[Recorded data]
··········
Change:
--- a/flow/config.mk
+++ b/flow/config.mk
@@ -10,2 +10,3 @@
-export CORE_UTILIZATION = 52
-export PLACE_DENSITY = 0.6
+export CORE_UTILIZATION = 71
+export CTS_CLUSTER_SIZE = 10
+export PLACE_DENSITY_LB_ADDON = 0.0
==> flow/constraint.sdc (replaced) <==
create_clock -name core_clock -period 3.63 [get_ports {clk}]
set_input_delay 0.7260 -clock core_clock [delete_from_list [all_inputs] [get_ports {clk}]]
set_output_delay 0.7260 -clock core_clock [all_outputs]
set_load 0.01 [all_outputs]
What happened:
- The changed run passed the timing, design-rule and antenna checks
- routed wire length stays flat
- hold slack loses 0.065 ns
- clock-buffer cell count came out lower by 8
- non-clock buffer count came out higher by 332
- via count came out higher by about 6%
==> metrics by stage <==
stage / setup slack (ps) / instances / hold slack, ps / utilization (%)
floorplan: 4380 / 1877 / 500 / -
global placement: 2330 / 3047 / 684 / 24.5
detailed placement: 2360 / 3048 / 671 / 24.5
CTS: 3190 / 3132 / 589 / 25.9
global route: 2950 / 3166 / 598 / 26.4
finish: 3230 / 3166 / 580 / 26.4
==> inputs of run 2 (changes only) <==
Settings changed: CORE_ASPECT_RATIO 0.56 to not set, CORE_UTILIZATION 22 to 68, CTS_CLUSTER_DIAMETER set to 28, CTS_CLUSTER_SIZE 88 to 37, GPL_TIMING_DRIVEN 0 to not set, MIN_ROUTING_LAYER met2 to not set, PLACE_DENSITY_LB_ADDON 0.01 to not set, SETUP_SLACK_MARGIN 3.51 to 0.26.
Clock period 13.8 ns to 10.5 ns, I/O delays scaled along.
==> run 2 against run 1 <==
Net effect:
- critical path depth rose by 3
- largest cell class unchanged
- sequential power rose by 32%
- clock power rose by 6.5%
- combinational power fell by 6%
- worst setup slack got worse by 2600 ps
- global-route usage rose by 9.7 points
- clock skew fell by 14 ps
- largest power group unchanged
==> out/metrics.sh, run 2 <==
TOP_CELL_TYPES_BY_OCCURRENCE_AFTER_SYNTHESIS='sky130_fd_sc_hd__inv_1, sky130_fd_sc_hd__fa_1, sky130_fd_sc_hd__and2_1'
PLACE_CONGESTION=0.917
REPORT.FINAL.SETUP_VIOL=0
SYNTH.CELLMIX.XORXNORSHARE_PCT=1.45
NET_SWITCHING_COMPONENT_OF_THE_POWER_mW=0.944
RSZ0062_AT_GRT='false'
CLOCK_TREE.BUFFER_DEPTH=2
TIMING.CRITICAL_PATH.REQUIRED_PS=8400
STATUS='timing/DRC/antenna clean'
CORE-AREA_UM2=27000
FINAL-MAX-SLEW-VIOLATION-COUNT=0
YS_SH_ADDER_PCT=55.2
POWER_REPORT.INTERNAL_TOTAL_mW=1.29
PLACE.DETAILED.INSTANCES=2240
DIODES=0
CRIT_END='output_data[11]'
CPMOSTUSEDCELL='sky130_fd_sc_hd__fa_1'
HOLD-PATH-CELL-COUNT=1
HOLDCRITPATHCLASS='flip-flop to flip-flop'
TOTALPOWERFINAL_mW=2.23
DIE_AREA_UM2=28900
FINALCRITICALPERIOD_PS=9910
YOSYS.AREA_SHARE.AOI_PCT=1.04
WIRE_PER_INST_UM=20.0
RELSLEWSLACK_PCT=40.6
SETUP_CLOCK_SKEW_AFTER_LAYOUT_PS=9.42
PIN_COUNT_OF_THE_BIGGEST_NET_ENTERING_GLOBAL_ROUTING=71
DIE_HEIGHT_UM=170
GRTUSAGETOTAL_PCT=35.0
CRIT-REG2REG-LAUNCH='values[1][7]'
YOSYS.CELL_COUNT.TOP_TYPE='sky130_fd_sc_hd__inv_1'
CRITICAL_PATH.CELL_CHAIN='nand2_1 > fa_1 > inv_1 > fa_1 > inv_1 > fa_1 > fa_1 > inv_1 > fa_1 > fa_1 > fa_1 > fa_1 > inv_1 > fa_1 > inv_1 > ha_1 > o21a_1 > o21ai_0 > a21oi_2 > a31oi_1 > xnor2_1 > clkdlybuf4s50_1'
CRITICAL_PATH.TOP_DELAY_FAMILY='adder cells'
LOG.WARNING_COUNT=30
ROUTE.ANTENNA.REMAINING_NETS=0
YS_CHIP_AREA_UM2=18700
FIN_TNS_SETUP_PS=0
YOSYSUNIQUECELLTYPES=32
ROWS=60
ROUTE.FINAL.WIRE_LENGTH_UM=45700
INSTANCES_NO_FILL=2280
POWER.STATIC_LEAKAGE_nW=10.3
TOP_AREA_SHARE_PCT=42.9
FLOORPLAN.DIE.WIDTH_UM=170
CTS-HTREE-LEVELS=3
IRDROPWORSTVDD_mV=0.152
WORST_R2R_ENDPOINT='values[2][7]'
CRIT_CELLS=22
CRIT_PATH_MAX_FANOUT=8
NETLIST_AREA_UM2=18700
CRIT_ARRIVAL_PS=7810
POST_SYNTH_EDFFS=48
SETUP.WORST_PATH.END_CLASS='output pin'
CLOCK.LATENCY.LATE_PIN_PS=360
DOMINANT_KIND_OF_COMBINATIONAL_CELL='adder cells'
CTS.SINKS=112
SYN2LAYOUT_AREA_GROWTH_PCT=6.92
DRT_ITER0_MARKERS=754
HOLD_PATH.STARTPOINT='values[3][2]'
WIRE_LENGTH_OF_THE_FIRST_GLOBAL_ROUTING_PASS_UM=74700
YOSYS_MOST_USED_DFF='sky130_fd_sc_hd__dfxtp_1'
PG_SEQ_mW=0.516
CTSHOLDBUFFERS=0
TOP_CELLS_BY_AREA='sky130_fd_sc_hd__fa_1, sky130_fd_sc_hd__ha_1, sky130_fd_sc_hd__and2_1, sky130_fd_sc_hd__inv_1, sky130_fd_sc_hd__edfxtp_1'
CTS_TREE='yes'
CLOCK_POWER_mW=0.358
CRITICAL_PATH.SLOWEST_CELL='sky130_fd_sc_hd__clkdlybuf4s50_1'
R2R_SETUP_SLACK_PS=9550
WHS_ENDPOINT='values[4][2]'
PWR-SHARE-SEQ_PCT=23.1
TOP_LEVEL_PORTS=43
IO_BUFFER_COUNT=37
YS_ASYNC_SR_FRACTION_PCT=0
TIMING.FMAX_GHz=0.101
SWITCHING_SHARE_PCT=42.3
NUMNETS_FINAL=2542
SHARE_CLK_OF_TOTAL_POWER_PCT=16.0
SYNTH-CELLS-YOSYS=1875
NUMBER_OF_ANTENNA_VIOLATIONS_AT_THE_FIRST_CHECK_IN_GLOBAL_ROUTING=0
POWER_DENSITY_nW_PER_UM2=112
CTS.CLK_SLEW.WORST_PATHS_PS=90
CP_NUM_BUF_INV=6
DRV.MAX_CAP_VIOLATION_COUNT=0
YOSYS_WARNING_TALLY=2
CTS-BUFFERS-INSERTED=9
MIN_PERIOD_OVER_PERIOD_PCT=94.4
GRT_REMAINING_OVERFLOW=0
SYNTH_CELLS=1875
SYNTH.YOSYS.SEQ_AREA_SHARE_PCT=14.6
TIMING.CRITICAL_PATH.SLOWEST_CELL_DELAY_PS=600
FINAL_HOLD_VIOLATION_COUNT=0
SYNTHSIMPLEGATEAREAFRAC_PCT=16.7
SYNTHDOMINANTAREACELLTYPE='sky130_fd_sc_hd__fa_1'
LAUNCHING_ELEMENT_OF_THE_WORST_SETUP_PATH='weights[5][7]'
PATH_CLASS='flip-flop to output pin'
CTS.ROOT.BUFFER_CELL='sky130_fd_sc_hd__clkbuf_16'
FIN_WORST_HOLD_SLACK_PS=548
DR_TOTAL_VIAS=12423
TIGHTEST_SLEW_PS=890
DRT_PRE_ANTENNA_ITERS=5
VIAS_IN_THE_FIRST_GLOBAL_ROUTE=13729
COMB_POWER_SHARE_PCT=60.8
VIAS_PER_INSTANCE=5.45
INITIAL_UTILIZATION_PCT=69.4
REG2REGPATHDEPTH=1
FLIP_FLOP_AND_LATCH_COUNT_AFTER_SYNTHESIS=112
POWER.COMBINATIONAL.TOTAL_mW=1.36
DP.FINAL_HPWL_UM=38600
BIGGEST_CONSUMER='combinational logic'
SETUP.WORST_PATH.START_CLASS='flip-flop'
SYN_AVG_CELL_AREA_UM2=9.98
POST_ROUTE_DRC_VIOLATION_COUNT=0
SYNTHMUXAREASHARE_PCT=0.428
==> 05-12 <==
// hopselection
module hopselection(
clk_6M, rstz, p_033us,
regi_isMaster,
ps_pagerespTO,
fk_page,
scancase,
m_half_tslot_p,
connsnewslave, connsnewmaster,
txbit_period, rxbit_period,
fkset_p,   
psackfhs, pagetxfhs, pagetmp, pagerxackfhs ,
corre_threshold,
psrxfhs_succ_p,
psrxfhs,
pstxid,
m_tslot_p, ms_tslot_p,
ps_N_incr_p,
pageAB_2Npage_count, 
Atrain,
regi_interlace_offset, regi_page_k_nudge,
regi_AFH_mode,
regi_AFH_N, regi_AFH_channel_map,
ps, gips, is, giis, page, inquiry, mpr, spr, ir, conns,
prs_clock_frozen, prm_clock_frozen,
CLK, CLKE, CLKN, BD_ADDR,
counter_isFHS,
fk,
fk_chg_p, fk_chg_p_ff,
fk_pstxid
);
input clk_6M, rstz, p_033us;
input regi_isMaster;
input ps_pagerespTO;
input fk_page;
input scancase;
input m_half_tslot_p;
input connsnewslave, connsnewmaster;
input txbit_period, rxbit_period;
input fkset_p;   
input psackfhs, pagetxfhs, pagetmp, pagerxackfhs ;
input corre_threshold;
wire [5:0] counter_clkN1;
wire [5:0] counter_clkE1;
input psrxfhs_succ_p;
input psrxfhs;
input pstxid;
input m_tslot_p, ms_tslot_p;
input ps_N_incr_p;
input [3:0] pageAB_2Npage_count;
input Atrain;
input [4:0] regi_interlace_offset, regi_page_k_nudge;
input regi_AFH_mode;
input [6:0] regi_AFH_N;
input [79:0] regi_AFH_channel_map;
input ps, gips, is, giis, page, inquiry, mpr, spr, ir, conns;
input prs_clock_frozen, prm_clock_frozen;
input [27:0] CLK, CLKE, CLKN, BD_ADDR;
input [4:0] counter_isFHS;
output [6:0] fk;
output fk_chg_p, fk_chg_p_ff;
output fk_pstxid;
wire [4:0] Xprm, Xir, Xprs;
wire [4:0] X;
wire Y1;
wire [5:0] Y2;
wire [4:0] A;
wire [3:0] B;
wire [4:0] C;
wire [8:0] D;
wire [6:0] E, F, Fprime;
wire fk_connsnewslave, fk_connsnewmaster;
wire fk_conns = conns | fk_connsnewslave | fk_connsnewmaster;
wire [27:0] fk_CLK = fk_conns ? CLK + 1'b1 : CLK;
wire [27:0] fk_CLKE = CLKE + 1'b1;
wire [27:0] fk_CLKN = CLKN + 1'b1;
hopctrlwd hopctrlwd_u(
.clk_6M               (clk_6M               ), 
.rstz                 (rstz                 ), 
.p_033us              (p_033us              ),
.mpr_Y                (counter_clkE1[0]     ),
.counter_clkN1        (counter_clkN1        ),  
.counter_clkE1        (counter_clkE1        ),       
  ...
clock: 25.0 ns
lec_check: 0
cap_margin: 20
cell_pad_in_sites_global_placement: 2
core_margin: 7
core_utilization: 45
cts_cluster_diameter: 328
cts_cluster_size: 34
place_density: 0.35
setup_slack_margin: -1.83
slew_margin: 20
run.sh (not shown) runs the stock make flow with config.mk's settings and CLKGATE_MAP_FILE=.
==> 08-26: changes against 05-12 <==
==> flow/config.mk (replaced) <==
export PLATFORM = sky130hd
export DESIGN_NAME = hopselection
export DESIGN_NICKNAME = hopselection
export VERILOG_FILES = /design/flow/design.v
export SDC_FILE = /design/flow/constraint.sdc
export NUM_CORES = 4
export LEC_CHECK = 0
export CAP_MARGIN = 20
export CELL_PAD_IN_SITES_GLOBAL_PLACEMENT = 3
export CORE_ASPECT_RATIO = 0.5
export CORE_MARGIN = 9
export CORE_UTILIZATION = 40
export CTS_CLUSTER_DIAMETER = 270
export CTS_CLUSTER_SIZE = 45
export PLACE_DENSITY_LB_ADDON = 0.3
export SETUP_SLACK_MARGIN = -1.01
export SLEW_MARGIN = 20
export TNS_END_PERCENT = 15
==> summary of the runs <==
- Against 05-12, the clock skew of 08-26 is higher by 0.0022 ns.
- Sequential power is about the same in 05-12 and 08-26.
- Wire length: 08-26 is smaller than 05-12 (about 1.6%).
- Sequential cell count is the same in 05-12 and 08-26.
- In sequential share of layout area, 08-26 and 05-12 hardly differ.
- In 08-26 the setup slack is worse than in 05-12, by 0.28 ns.
- In 08-26 the first-iteration DRC count is smaller than in 05-12, by about 13%.
## run 1
// RegisterFile32Bits
module RegisterFile32Bits(DataIn,DataA,DataB,RdAddress1,RdAddress2,WrtAddress,clk,Reset,Wenable);
input[31:0]DataIn;
input clk,Reset,Wenable;
input [4:0]RdAddress1,RdAddress2,WrtAddress;
output [31:0]DataA,DataB;
wire [31:0] Load;
wire [31:0] Dout0;
wire [31:0] Dout1;
wire [31:0] Dout2;
wire [31:0] Dout3;
wire [31:0] Dout4;
wire [31:0] Dout5;
wire [31:0] Dout6;
wire [31:0] Dout7;
wire [31:0] Dout8;
wire [31:0] Dout9;
wire [31:0] Dout10;
wire [31:0] Dout11;
wire [31:0] Dout12;
wire [31:0] Dout13;
wire [31:0] Dout14;
wire [31:0] Dout15;
wire [31:0] Dout16;
wire [31:0] Dout17;
wire [31:0] Dout18;
wire [31:0] Dout19;
wire [31:0] Dout20;
wire [31:0] Dout21;
wire [31:0] Dout22;
wire [31:0] Dout23;
wire [31:0] Dout24;
wire [31:0] Dout25;
wire [31:0] Dout26;
wire [31:0] Dout27;
wire [31:0] Dout28;
wire [31:0] Dout29;
wire [31:0] Dout30;
wire [31:0] Dout31;
Fiveto32Decoder u00 (WrtAddress,Wenable,Load);
Register32bit uu0 (DataIn, Dout0, Load[0], Reset, clk);
Register32bit uu1 (DataIn, Dout1, Load[1], Reset, clk);
  ...
Size in the first run: ~8000 cells after synthesis, ~1000 flip-flops, roughly 110 I/O pins, about 56000 µm² of cells after synthesis.
Settings: LEC_CHECK=0, ABC_AREA=1, CAP_MARGIN=0, CORE_MARGIN=2, CORE_UTILIZATION=50, CTS_CLUSTER_DIAMETER=120, GPL_TIMING_DRIVEN=0, HOLD_SLACK_MARGIN=0.01, MIN_ROUTING_LAYER=met2, PLACE_DENSITY_LB_ADDON=0.17, SLEW_MARGIN=20; clock period 7.0 ns.
run.sh (not shown) runs the stock make flow with config.mk's settings and CLKGATE_MAP_FILE=.
Run 1 did not finish; the tool stopped in 5_1_grt with error GRT-0116.
Input changes introduced in run 2 (baseline for comparison: run 1):
==> flow/config.mk <==
export PLATFORM = sky130hd
export DESIGN_NAME = RegisterFile32Bits
export DESIGN_NICKNAME = RegisterFile32Bits
export VERILOG_FILES = /design/flow/design.v
export SDC_FILE = /design/flow/constraint.sdc
export NUM_CORES = 4
export LEC_CHECK = 0
export CAP_MARGIN = 20
export CORE_MARGIN = 2
export CORE_UTILIZATION = 50
export SLEW_MARGIN = 20
Notes after the runs:
Run 2 vs run 1: yosys-reported design area after synthesis down by a few percent. Run 2 — die span in x about 2% lower, run 1 as reference. Simple-gate area share of the yosys netlist: run 2 < run 1. Area of placed instances shrinks by a few percent when moving from run 1 to run 2. Run 2 finished every stage and its layout cleared the timing, DRC and antenna checks. On run 2: compound-cell area share of the yosys netlist is 3.6 points lower than what run 1 gave. [compare] base=run 1 new=run 2: count of unique library cells instantiated by Yosys saw an increase, synthesized area lost 3.9%. Looking at placement row count, run 2 sits 3 below run 1. The yosys cell count in run 2 sits 2820 below the value recorded for run 1. Compared with run 1, synthesized netlist net count in run 2 decreased by more than a quarter.
--- input diff run 2..run 3 ---
-- flow/config.mk --
<<< run 2, line 9
export CORE_MARGIN = 2
export CORE_UTILIZATION = 50
export SLEW_MARGIN = 20
>>> run 3, line 9
export CORE_MARGIN = 2
export CORE_UTILIZATION = 70
export CTS_CLUSTER_DIAMETER = 363
export CTS_CLUSTER_SIZE = 20
export HOLD_SLACK_MARGIN = -0.1
export MAX_ROUTING_LAYER = met4
export PLACE_DENSITY = 0.69
export SLEW_MARGIN = 20
export TNS_END_PERCENT = 5
==> flow/constraint.sdc <==
create_clock -name core_clock -period 3.78 [get_ports {clk}]
set_input_delay 0.7560 -clock core_clock [delete_from_list [all_inputs] [get_ports {clk}]]
set_output_delay 0.7560 -clock core_clock [all_outputs]
set_load 0.01 [all_outputs]
--- outcome ---
- Summary of run 2 and run 3: one run falls short of a clean finish, namely run 3.
- Status run 3: flow complete, layout not clean - setup timing
- Tap cell instance count ended up 27% lower on run 3 than on run 2.
- Delta (run 3 minus run 2): sequential share of layout area moved down, combinational power saw an increase, global-route wire length before repair rose by 0.37%, proportion of total power due to net switching grew by 2.5 points.

---

## cedar
Starting RTL as in the previous note.
==> flow/config.mk <==
export PLATFORM = sky130hd
export DESIGN_NAME = RegisterFile32Bits
export DESIGN_NICKNAME = RegisterFile32Bits
export VERILOG_FILES = /design/flow/design.v
export SDC_FILE = /design/flow/constraint.sdc
export NUM_CORES = 4
export LEC_CHECK = 0
export ABC_AREA = 0
export CAP_MARGIN = 15
export CELL_PAD_IN_SITES_GLOBAL_PLACEMENT = 0
export CORE_ASPECT_RATIO = 0.77
export CORE_MARGIN = 2
export CORE_UTILIZATION = 71
export CTS_CLUSTER_SIZE = 63
export MAX_ROUTING_LAYER = met5
export SETUP_SLACK_MARGIN = 1.02
export SLEW_MARGIN = 20
==> flow/constraint.sdc <==
create_clock -name core_clock -period 3.86 [get_ports {clk}]
set_input_delay 0.7720 -clock core_clock [delete_from_list [all_inputs] [get_ports {clk}]]
set_output_delay 0.7720 -clock core_clock [all_outputs]
set_load 0.01 [all_outputs]
Tool error GRT-0232 stopped cedar during global routing (5_1_grt); no final results.
Input changes introduced in yarrow (baseline for comparison: cedar):
Settings: CORE_ASPECT_RATIO no longer set, was 0.77; MAX_ROUTING_LAYER now met4, was met5; CTS_CLUSTER_SIZE no longer set, was 63; CELL_PAD_IN_SITES_GLOBAL_PLACEMENT no longer set, was 0; CORE_UTILIZATION now 66, was 71; ABC_AREA no longer set, was 0; CAP_MARGIN now 20, was 15; SETUP_SLACK_MARGIN no longer set, was 1.02; the clock period (ns, I/O delays scaled along) now 3.78, was 3.86.
--- outcome ---
- From the logs: yarrow reached the end of the flow and failed the layout checks with negative setup slack.
- Diff cedar -> yarrow | width of the die | down by a little under 10%
- On Yosys chip area, cedar and yarrow are basically level.
- Re area of placed instances: cedar and yarrow aren't equal, and the higher value belongs to yarrow.
- On yarrow: cell count after placement is about 2% higher than what cedar gave.
- Diff cedar and yarrow: die area lower in cedar
Modified inputs, violet compared to yarrow
Settings: CORE_UTILIZATION changed from 66 to 72; HOLD_SLACK_MARGIN newly set to 0.29; CTS_CLUSTER_DIAMETER newly set to 354; SETUP_SLACK_MARGIN newly set to -0.29; CTS_CLUSTER_SIZE newly set to 22; MAX_ROUTING_LAYER removed (was met4); the clock period (ns, I/O delays scaled along) changed from 3.78 to 3.81.
Findings:
- What yarrow reported for net switching power of the design has to be multiplied by 0.904 to get the figure for violet.
- violet against yarrow: power density relative to cell area saw a decrease; wire length per cell went up by 0.81 µm; largest vdd supply drop +about 16%; worst setup slack after layout decreased 0.42 ns; critical path depth increased by 1 relative to the old numbers.
- Higher antenna cell count was reported by yarrow, not violet.
- Looking at area of the die, violet sits 8.2% lower than yarrow does.
- Compared with yarrow, violet shows a critical path required time that is 0.03 ns higher.
- The final report for violet shows a completed flow and a layout that fails verification, specifically negative setup slack.

---

## v20
RegisterFile32Bits again, from the RTL that the note above started with.
// RegisterFile32Bits
module RegisterFile32Bits(DataIn,DataA,DataB,RdAddress1,RdAddress2,WrtAddress,clk,Reset,Wenable);
clock: 3.78 ns
lec_check: 0
cap_margin: 20
core_margin: 2
core_utilization: 61
cts_cluster_size: 37
setup_slack_margin: 1.07
slew_margin: 20
Although v20 finished all stages, its layout failed final checks on setup timing.
[inputs] v37 vs v20
- CELL_PAD_IN_SITES_DETAIL_PLACEMENT newly set to 2
- GPL_ROUTABILITY_DRIVEN newly set to 0
- CTS_CLUSTER_SIZE changed from 37 to 31
- MIN_ROUTING_LAYER newly set to met1
- CORE_ASPECT_RATIO newly set to 1.03
- CAP_MARGIN changed from 20 to 25
- SETUP_SLACK_MARGIN changed from 1.07 to 0.84
- CORE_UTILIZATION changed from 61 to 40
- the clock period (ns, I/O delays scaled along) changed from 3.78 to 4.42
==> results <==
Reported for v20 and v37, synthesized chip area reported by yosys turned out identical to the last digit.
Summary of v37 over v20: number of buffers inserted during clock tree synthesis picked up an extra 7; die span in x picked up an extra about 21%.
The flow ended early for v37: it failed with a tool error in global routing (5_1_grt).
Nothing crashed in v20 and all stages finished; the problem is that the final layout failed, the offending checks being setup timing.
Summary of v37 over v20: instance count after placement with tap cells included went up 588; HPWL after detailed placement saw an increase.
diff inputs: v37 => v58
- a change of SETUP_SLACK_MARGIN from 0.84 to 1.1
- a deleted CORE_ASPECT_RATIO that had been 1.03
- a change of CORE_UTILIZATION from 40 to 69
- a change of CAP_MARGIN from 25 to 20
- a change of CTS_CLUSTER_SIZE from 31 to 32
- a deleted MIN_ROUTING_LAYER that had been met1
- a deleted GPL_ROUTABILITY_DRIVEN that had been 0
- a deleted CELL_PAD_IN_SITES_DETAIL_PLACEMENT that had been 2
- a change of the clock period (ns, I/O delays scaled along) from 4.42 to 3.78
Notes after the runs:
What ended v58 was a tool error in global routing (5_1_grt); the run never finished. The total of flip-flops plus latches after synthesis of v37 and that of v58 are within noise of each other. Taking v58 as 1.0, v37 lands at 1.3 on height of the chip. Changes observed in v58 relative to v37: chip area in the Yosys report level, number of cells in the yosys synthesis report roughly the same, sum of net half-perimeters after detailed placement dropped 30%. v37 -> v58: count of different cell masters after synthesis delta 0, exact match. Relative to v37, the total core area of v58 is lower by about 40%. Between v58 and v37, it is v58 whose area enclosed by the die boundary is lower, by 58,000 um^2. From v37 to v58 the numbers moved as follows: initial standard-cell utilization of the core climbed 29 points; standard-cell row count saw a decrease.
··········
Working from the data above, extract solely the lines from the one containing "- combinational power fell by 6%" through the one containing "out/metrics.sh, run 2", exactly as they appear, both included.

- combinational power fell by 6%
- worst setup slack got worse by 2600 ps
- global-route usage rose by 9.7 points
- clock skew fell by 14 ps
- largest power group unchanged
==> out/metrics.sh, run 2 <==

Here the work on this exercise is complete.